** Task statement **
Output only the lines below from the one containing "-- run 2: cell" to the one containing "XOR/XNOR: 1 / 0.14", exactly as written, both ends kept.

** Stored data **

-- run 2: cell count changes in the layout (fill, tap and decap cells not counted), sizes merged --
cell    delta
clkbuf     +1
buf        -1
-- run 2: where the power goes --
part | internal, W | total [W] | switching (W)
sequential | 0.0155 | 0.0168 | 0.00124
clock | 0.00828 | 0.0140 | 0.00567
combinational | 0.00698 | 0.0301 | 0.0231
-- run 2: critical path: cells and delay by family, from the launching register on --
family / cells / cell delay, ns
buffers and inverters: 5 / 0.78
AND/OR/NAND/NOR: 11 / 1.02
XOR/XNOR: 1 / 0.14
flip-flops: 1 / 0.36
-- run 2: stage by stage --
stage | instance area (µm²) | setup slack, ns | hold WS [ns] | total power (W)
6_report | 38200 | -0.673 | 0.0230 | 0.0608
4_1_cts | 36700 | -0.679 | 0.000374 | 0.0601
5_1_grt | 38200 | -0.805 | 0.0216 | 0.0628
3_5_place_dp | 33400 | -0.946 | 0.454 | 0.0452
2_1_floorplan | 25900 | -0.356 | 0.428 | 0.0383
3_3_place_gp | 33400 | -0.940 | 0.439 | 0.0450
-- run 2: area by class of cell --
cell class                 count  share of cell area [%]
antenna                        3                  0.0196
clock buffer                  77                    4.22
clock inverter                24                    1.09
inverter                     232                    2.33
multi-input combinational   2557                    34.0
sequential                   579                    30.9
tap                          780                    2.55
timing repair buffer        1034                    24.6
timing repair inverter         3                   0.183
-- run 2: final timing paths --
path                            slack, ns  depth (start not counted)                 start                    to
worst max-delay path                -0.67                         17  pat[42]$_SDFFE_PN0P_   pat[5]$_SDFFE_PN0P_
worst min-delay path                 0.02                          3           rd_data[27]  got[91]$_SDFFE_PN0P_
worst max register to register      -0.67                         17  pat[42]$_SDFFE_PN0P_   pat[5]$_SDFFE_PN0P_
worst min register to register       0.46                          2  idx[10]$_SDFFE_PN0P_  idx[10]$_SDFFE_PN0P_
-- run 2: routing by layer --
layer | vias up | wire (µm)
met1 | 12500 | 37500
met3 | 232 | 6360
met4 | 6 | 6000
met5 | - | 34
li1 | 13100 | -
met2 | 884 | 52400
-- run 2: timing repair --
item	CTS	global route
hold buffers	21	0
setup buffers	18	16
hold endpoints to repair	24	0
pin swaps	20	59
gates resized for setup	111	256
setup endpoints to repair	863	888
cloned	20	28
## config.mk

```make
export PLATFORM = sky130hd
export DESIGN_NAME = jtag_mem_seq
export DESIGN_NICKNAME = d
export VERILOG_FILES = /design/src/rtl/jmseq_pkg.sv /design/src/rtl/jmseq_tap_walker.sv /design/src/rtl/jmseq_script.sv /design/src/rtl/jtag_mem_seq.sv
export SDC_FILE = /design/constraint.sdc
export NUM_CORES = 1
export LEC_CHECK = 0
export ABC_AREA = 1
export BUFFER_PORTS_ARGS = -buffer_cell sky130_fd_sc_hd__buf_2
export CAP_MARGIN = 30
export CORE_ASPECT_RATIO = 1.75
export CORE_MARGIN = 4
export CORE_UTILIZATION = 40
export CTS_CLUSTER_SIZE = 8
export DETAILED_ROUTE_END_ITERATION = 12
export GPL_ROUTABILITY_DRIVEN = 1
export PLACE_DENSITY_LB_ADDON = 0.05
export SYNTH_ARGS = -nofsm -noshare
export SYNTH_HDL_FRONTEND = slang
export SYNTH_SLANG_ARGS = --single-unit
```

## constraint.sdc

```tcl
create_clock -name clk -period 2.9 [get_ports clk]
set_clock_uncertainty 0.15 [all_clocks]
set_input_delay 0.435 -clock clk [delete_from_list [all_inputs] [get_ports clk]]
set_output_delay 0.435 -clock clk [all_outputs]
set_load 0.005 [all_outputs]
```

==

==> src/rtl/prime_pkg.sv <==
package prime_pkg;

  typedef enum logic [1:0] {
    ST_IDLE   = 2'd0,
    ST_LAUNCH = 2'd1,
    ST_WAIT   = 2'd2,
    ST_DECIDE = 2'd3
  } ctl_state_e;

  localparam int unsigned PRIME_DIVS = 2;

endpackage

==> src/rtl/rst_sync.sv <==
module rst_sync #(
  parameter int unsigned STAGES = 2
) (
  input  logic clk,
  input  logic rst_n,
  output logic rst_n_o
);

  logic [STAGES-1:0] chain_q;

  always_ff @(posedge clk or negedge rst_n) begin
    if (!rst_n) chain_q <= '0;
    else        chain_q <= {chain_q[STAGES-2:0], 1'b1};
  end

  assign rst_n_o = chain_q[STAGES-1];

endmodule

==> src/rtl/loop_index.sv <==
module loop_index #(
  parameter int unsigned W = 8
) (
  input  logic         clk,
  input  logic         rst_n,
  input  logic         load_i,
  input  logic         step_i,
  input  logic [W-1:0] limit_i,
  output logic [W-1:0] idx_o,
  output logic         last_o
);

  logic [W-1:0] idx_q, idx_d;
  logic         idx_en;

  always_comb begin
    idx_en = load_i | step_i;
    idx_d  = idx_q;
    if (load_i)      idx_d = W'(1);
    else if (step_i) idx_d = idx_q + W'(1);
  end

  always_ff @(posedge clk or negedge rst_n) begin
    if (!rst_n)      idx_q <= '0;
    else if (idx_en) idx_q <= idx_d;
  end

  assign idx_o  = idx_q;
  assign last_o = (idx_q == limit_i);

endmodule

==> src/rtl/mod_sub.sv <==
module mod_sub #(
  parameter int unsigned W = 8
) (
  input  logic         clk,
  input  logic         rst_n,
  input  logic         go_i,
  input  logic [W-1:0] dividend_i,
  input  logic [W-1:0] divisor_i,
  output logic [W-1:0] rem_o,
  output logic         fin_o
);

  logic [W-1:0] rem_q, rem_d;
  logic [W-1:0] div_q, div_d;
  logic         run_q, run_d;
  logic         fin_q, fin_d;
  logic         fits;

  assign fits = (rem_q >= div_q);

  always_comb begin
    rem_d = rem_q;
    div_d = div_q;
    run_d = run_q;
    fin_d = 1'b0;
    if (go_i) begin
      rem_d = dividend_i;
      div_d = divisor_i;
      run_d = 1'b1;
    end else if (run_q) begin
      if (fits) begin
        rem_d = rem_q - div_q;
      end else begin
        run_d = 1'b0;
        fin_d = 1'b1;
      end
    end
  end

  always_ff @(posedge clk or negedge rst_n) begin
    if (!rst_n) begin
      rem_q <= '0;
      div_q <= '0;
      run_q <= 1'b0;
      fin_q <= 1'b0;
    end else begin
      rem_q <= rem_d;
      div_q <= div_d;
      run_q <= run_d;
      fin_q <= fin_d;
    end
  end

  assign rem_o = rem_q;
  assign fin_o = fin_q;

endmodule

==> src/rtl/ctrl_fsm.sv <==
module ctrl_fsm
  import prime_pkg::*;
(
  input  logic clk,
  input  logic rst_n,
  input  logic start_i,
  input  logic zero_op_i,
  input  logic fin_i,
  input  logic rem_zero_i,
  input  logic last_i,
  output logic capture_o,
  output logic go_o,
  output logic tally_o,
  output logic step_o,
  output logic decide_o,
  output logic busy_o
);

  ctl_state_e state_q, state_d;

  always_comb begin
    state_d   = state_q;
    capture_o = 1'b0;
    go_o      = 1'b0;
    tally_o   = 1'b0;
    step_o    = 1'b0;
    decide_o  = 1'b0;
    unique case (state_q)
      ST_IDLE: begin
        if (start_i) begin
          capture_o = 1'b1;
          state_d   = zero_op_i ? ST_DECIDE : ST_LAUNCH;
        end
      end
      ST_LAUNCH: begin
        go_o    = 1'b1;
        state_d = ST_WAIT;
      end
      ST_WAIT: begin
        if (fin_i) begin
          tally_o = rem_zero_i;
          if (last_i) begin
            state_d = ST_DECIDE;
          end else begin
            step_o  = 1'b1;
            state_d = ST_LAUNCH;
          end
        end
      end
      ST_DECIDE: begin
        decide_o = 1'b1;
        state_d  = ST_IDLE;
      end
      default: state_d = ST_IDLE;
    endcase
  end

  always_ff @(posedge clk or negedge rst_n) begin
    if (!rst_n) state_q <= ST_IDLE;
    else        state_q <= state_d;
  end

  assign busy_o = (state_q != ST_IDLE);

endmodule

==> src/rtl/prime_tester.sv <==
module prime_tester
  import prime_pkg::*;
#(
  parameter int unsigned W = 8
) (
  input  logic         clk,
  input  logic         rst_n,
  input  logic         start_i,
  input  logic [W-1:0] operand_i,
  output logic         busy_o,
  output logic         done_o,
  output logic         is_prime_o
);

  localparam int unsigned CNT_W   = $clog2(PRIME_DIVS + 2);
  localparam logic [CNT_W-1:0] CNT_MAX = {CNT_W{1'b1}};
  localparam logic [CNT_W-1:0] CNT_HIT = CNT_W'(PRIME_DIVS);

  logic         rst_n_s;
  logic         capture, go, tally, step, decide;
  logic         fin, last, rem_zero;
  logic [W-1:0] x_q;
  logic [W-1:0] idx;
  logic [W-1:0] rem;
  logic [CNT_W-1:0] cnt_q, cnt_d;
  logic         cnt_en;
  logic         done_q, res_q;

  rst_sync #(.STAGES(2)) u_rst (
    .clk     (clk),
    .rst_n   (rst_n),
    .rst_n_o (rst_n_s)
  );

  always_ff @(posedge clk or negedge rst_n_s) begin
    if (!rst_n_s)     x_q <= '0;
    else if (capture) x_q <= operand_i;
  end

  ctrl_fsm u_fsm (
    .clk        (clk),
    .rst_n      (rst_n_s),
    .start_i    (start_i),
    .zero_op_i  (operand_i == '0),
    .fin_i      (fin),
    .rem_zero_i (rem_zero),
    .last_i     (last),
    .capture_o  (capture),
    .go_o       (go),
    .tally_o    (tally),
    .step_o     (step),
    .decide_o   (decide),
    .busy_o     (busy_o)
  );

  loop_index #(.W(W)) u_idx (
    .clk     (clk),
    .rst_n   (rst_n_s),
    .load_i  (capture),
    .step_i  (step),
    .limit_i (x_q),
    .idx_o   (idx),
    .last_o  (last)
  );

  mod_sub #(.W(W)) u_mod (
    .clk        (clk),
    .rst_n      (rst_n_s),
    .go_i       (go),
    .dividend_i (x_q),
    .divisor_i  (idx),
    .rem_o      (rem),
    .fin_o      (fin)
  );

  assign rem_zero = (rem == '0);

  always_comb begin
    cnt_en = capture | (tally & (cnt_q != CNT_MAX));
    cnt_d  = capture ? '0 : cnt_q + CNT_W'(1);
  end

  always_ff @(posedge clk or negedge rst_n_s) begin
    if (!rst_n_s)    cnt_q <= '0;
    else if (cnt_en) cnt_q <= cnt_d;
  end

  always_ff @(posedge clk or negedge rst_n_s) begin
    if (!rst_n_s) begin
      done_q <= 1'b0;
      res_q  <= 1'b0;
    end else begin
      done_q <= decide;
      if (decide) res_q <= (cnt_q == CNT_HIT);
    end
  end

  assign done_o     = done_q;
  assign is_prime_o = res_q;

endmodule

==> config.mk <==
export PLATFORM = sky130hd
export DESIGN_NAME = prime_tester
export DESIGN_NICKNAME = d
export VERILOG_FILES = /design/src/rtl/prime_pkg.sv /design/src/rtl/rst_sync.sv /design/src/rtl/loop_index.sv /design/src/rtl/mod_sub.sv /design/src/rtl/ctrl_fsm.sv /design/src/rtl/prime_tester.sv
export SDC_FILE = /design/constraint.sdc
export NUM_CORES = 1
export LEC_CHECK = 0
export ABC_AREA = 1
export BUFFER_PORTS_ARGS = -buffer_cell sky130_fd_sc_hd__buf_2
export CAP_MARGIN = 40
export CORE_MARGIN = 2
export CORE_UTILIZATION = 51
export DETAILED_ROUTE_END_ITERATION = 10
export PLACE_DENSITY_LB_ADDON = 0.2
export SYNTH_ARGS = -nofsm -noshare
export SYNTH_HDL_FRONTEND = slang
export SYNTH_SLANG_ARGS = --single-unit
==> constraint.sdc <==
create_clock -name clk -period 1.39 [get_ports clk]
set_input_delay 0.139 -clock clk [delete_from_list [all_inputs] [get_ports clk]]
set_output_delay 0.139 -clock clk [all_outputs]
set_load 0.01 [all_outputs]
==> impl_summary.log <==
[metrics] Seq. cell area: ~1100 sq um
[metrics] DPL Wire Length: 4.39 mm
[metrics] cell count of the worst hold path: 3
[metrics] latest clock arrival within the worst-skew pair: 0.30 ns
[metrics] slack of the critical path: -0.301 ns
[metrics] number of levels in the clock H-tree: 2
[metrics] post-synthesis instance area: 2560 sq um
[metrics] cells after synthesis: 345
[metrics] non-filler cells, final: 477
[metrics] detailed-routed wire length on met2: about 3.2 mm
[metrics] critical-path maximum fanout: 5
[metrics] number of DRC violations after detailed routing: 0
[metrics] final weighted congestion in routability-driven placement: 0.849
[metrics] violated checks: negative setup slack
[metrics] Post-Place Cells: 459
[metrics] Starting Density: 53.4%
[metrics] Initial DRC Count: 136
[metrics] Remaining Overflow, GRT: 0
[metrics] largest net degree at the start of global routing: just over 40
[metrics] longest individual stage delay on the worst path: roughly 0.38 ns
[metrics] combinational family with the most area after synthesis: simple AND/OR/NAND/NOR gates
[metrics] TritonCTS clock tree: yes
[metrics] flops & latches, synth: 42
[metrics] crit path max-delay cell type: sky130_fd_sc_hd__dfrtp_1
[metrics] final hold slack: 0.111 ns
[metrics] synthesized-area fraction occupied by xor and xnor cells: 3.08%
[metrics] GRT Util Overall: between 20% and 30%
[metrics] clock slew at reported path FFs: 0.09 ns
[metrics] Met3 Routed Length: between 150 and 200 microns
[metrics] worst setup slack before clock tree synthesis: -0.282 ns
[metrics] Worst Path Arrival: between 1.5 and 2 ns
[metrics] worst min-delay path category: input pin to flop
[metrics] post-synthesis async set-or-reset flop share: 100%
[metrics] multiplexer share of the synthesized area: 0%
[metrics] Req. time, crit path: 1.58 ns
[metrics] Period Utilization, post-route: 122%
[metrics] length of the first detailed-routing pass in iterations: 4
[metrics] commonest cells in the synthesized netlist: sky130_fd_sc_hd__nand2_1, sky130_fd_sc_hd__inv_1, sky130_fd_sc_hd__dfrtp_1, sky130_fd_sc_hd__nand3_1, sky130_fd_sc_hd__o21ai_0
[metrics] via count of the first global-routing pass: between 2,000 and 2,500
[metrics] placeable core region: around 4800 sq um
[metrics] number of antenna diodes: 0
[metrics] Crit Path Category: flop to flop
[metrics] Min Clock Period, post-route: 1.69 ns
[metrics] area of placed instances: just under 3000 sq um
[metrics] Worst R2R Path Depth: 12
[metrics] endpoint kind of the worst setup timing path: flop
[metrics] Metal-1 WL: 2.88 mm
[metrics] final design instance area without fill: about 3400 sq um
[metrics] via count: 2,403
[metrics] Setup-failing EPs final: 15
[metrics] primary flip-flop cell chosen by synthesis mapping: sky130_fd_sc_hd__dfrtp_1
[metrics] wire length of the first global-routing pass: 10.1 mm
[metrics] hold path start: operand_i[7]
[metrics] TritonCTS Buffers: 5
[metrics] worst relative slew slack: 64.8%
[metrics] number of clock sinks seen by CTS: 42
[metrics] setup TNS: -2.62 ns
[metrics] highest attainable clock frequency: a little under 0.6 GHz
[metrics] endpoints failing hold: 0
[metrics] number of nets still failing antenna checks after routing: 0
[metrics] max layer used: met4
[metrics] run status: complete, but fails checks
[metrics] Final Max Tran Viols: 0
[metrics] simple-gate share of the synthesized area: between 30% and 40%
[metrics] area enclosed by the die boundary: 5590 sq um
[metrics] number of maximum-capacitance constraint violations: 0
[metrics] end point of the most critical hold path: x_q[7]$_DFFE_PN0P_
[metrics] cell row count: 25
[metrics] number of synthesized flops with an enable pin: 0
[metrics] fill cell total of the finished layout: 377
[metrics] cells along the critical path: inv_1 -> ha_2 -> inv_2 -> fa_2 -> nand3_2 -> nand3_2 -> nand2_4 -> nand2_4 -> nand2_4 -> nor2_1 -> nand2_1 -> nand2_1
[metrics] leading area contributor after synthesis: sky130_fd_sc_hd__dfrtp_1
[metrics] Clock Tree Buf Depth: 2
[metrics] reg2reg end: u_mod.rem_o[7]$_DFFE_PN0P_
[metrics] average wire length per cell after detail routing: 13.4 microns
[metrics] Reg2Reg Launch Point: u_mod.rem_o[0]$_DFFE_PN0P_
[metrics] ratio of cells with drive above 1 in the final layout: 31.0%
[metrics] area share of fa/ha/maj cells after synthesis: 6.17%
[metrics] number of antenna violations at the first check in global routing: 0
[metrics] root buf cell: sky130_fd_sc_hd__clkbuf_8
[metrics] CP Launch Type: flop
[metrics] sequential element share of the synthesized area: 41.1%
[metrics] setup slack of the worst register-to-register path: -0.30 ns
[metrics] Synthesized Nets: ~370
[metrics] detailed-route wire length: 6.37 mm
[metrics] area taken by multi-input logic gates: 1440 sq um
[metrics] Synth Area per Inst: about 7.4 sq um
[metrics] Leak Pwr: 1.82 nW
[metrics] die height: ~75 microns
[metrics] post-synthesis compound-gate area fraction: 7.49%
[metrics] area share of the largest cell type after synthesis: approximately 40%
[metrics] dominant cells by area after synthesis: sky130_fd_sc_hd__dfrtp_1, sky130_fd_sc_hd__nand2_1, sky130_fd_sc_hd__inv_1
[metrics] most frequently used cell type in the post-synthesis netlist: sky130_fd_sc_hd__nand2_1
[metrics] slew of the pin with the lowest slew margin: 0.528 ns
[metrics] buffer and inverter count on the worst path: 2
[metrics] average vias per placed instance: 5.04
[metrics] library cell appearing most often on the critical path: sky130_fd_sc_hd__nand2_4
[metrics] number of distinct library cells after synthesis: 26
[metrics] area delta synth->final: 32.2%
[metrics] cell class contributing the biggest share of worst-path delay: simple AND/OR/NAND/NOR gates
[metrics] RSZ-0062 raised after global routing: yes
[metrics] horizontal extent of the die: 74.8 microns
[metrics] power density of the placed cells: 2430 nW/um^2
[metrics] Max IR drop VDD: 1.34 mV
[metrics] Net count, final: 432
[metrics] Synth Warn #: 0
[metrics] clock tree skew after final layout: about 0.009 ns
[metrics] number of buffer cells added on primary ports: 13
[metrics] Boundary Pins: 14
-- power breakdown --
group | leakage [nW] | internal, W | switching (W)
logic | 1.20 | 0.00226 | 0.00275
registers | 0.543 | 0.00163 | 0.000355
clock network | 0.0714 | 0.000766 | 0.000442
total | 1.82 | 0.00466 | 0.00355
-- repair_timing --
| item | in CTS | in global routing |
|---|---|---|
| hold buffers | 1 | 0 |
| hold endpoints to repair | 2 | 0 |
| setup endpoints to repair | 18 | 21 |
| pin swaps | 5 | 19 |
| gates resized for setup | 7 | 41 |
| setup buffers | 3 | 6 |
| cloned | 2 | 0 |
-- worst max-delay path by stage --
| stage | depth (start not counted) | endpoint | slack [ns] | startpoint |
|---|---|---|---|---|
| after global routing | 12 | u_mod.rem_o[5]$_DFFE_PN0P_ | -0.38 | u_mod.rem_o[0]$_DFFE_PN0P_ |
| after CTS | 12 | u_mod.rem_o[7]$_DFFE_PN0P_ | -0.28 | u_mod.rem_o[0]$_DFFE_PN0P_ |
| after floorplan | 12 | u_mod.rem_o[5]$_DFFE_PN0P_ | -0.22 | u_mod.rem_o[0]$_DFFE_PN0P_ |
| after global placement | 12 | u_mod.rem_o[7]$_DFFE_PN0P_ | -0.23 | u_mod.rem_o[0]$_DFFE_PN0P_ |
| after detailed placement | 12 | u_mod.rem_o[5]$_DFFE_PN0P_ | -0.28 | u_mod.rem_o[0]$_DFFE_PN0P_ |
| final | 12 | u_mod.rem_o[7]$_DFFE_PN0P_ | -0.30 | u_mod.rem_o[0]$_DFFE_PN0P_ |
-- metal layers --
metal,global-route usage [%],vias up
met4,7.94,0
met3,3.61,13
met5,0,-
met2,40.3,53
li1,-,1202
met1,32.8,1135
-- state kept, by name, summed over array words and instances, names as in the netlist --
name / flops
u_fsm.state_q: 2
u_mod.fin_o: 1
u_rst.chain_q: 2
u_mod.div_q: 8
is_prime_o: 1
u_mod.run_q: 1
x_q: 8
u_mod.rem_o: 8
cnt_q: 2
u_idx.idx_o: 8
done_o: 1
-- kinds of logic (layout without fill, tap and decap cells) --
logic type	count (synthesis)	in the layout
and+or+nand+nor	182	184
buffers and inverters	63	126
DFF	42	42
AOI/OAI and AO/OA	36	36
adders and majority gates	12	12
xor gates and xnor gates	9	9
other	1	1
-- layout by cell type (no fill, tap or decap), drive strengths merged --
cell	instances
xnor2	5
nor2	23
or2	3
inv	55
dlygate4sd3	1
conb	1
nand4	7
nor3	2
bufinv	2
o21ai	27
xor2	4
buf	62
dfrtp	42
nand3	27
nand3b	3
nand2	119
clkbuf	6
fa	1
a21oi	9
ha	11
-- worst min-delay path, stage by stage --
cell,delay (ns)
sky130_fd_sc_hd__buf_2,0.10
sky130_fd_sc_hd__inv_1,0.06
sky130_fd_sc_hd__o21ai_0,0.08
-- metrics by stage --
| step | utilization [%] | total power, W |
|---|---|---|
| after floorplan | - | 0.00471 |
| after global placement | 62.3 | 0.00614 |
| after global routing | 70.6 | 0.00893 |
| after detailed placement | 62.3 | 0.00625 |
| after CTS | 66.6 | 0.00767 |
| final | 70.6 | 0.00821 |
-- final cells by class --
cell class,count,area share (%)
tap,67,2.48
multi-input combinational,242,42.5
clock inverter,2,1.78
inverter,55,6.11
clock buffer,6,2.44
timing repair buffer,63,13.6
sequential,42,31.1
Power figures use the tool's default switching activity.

** Worked solution **
-- run 2: cell count changes in the layout (fill, tap and decap cells not counted), sizes merged --
cell    delta
clkbuf     +1
buf        -1
-- run 2: where the power goes --
part | internal, W | total [W] | switching (W)
sequential | 0.0155 | 0.0168 | 0.00124
clock | 0.00828 | 0.0140 | 0.00567
combinational | 0.00698 | 0.0301 | 0.0231
-- run 2: critical path: cells and delay by family, from the launching register on --
family / cells / cell delay, ns
buffers and inverters: 5 / 0.78
AND/OR/NAND/NOR: 11 / 1.02
XOR/XNOR: 1 / 0.14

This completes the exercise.